Problem
Pull every line with "signal" from the material.

━━ Records provided

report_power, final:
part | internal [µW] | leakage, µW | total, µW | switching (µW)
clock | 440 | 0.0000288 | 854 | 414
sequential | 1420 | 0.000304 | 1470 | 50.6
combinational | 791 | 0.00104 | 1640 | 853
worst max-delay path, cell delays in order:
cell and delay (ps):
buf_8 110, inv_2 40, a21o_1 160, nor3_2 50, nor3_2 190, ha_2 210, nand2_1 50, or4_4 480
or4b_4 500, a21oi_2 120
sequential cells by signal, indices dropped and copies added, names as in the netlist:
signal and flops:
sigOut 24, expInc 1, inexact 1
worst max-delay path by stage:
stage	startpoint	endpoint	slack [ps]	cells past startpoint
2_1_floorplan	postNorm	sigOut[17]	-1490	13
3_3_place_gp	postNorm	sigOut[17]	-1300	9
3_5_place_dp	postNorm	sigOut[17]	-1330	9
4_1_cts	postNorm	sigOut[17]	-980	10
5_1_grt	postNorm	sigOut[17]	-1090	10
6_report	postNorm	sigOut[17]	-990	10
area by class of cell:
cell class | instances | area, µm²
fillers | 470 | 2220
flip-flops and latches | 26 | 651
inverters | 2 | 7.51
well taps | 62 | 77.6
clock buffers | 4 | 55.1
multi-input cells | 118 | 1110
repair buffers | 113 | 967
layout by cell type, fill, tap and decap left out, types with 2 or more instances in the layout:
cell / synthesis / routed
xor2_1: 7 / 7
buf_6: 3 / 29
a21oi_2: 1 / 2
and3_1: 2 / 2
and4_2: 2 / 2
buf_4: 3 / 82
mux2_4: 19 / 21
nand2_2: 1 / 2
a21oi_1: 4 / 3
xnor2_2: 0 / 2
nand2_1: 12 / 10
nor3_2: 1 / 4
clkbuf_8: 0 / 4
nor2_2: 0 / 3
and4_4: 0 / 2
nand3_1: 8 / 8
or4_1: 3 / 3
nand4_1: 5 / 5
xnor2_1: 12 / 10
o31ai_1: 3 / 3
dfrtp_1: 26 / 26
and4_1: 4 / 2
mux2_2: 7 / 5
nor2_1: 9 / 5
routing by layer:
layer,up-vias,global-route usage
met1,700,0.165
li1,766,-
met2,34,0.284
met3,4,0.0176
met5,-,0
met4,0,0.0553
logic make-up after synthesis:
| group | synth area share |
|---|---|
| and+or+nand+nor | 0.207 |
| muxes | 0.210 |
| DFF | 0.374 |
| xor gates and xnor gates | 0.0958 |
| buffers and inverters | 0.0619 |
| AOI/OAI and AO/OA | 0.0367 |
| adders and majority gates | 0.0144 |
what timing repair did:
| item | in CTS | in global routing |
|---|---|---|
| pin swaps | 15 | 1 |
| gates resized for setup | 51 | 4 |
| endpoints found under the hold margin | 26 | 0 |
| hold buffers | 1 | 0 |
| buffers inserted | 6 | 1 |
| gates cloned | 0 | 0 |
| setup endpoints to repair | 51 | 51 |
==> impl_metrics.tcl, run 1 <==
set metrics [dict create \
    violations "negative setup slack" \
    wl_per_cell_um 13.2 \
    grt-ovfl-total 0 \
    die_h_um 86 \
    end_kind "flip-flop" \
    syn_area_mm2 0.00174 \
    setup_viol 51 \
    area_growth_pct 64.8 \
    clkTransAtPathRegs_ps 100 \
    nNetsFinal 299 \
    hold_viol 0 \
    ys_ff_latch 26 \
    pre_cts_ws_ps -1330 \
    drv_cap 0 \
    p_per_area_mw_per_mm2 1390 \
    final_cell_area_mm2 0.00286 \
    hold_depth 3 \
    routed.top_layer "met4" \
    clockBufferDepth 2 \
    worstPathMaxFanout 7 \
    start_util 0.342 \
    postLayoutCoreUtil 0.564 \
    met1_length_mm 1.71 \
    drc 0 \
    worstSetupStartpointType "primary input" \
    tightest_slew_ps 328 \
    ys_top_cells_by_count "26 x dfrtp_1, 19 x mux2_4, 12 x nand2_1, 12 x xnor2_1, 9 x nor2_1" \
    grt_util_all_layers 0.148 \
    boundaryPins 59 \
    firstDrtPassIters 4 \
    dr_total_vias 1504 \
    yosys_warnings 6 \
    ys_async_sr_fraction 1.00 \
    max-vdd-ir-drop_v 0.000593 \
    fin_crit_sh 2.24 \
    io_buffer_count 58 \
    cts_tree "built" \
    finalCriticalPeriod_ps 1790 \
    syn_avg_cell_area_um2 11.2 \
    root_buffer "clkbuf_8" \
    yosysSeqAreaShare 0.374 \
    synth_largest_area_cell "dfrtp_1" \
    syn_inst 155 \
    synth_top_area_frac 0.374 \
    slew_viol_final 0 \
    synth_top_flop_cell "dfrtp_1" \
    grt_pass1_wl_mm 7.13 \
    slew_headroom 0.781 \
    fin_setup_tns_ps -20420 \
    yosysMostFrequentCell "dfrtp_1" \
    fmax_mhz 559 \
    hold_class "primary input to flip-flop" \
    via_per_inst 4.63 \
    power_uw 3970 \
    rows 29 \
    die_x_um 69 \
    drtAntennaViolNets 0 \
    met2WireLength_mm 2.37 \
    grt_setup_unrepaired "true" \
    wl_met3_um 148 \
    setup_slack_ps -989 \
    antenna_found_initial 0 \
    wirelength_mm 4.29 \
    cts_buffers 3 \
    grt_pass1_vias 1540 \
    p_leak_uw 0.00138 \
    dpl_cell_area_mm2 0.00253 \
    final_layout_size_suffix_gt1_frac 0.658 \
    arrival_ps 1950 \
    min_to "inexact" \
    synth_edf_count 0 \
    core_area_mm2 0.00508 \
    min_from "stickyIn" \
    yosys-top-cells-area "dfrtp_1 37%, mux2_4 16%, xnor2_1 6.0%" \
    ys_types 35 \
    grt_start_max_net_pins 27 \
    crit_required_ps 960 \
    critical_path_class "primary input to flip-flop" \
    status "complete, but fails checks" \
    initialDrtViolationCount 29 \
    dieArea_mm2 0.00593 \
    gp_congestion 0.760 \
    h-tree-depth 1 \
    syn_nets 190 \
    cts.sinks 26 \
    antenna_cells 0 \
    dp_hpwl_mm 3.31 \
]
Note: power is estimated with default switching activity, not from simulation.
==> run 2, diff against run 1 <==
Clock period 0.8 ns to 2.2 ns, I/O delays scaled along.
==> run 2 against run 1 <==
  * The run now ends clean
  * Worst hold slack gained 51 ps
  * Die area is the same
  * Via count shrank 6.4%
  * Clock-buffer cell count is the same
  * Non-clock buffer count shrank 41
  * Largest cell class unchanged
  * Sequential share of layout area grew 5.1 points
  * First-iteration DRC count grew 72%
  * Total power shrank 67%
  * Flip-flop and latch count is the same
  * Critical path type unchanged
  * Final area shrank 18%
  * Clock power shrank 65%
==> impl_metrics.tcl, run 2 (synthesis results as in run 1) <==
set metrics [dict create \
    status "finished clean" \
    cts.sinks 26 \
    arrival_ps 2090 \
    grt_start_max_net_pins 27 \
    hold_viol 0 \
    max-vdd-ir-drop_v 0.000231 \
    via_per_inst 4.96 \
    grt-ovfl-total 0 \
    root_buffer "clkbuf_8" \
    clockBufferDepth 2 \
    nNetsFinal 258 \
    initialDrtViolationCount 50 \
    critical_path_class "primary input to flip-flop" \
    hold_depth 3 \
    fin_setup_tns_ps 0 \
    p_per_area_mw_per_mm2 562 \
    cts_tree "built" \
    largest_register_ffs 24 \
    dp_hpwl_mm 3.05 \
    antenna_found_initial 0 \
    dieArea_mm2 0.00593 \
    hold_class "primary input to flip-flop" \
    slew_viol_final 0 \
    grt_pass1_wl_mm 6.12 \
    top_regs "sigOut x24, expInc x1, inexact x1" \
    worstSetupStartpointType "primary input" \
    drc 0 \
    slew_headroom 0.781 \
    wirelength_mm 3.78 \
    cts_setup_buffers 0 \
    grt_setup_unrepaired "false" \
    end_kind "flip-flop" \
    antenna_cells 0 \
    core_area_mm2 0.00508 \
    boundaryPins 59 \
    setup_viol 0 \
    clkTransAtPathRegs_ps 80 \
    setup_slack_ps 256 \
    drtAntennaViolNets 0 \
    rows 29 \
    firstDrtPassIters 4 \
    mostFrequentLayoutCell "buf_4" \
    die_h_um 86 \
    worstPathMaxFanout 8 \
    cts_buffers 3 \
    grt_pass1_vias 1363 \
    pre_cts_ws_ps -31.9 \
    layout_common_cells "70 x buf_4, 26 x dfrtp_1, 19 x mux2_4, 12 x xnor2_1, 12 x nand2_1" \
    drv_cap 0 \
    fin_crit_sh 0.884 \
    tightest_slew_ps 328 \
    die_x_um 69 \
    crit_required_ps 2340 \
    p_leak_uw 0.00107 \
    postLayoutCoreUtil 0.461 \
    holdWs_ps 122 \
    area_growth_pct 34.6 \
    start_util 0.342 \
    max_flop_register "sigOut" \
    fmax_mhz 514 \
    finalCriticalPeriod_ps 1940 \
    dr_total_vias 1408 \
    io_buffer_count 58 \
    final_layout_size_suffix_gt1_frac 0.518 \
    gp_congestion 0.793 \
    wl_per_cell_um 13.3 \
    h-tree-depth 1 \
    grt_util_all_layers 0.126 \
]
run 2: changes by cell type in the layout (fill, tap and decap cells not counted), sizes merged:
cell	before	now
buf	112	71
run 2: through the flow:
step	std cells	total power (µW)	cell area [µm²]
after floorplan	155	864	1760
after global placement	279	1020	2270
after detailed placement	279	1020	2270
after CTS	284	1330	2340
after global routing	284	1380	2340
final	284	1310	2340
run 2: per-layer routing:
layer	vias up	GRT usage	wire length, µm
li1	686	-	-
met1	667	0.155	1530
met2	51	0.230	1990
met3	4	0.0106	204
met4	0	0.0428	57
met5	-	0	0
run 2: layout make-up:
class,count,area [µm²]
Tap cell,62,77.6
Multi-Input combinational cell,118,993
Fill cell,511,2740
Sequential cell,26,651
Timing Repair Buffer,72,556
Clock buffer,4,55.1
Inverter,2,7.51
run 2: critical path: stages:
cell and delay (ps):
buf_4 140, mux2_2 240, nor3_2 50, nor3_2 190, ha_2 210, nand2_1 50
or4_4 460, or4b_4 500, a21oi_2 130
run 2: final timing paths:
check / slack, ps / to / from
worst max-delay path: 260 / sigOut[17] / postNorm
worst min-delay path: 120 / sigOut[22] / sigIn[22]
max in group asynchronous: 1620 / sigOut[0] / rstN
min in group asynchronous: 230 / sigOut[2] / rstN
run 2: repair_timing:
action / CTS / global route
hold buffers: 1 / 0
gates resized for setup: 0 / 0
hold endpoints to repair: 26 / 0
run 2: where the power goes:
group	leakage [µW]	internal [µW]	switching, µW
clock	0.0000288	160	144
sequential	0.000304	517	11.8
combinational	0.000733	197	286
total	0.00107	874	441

━━━━

Result of this task
sequential cells by signal, indices dropped and copies added, names as in the netlist:
signal and flops:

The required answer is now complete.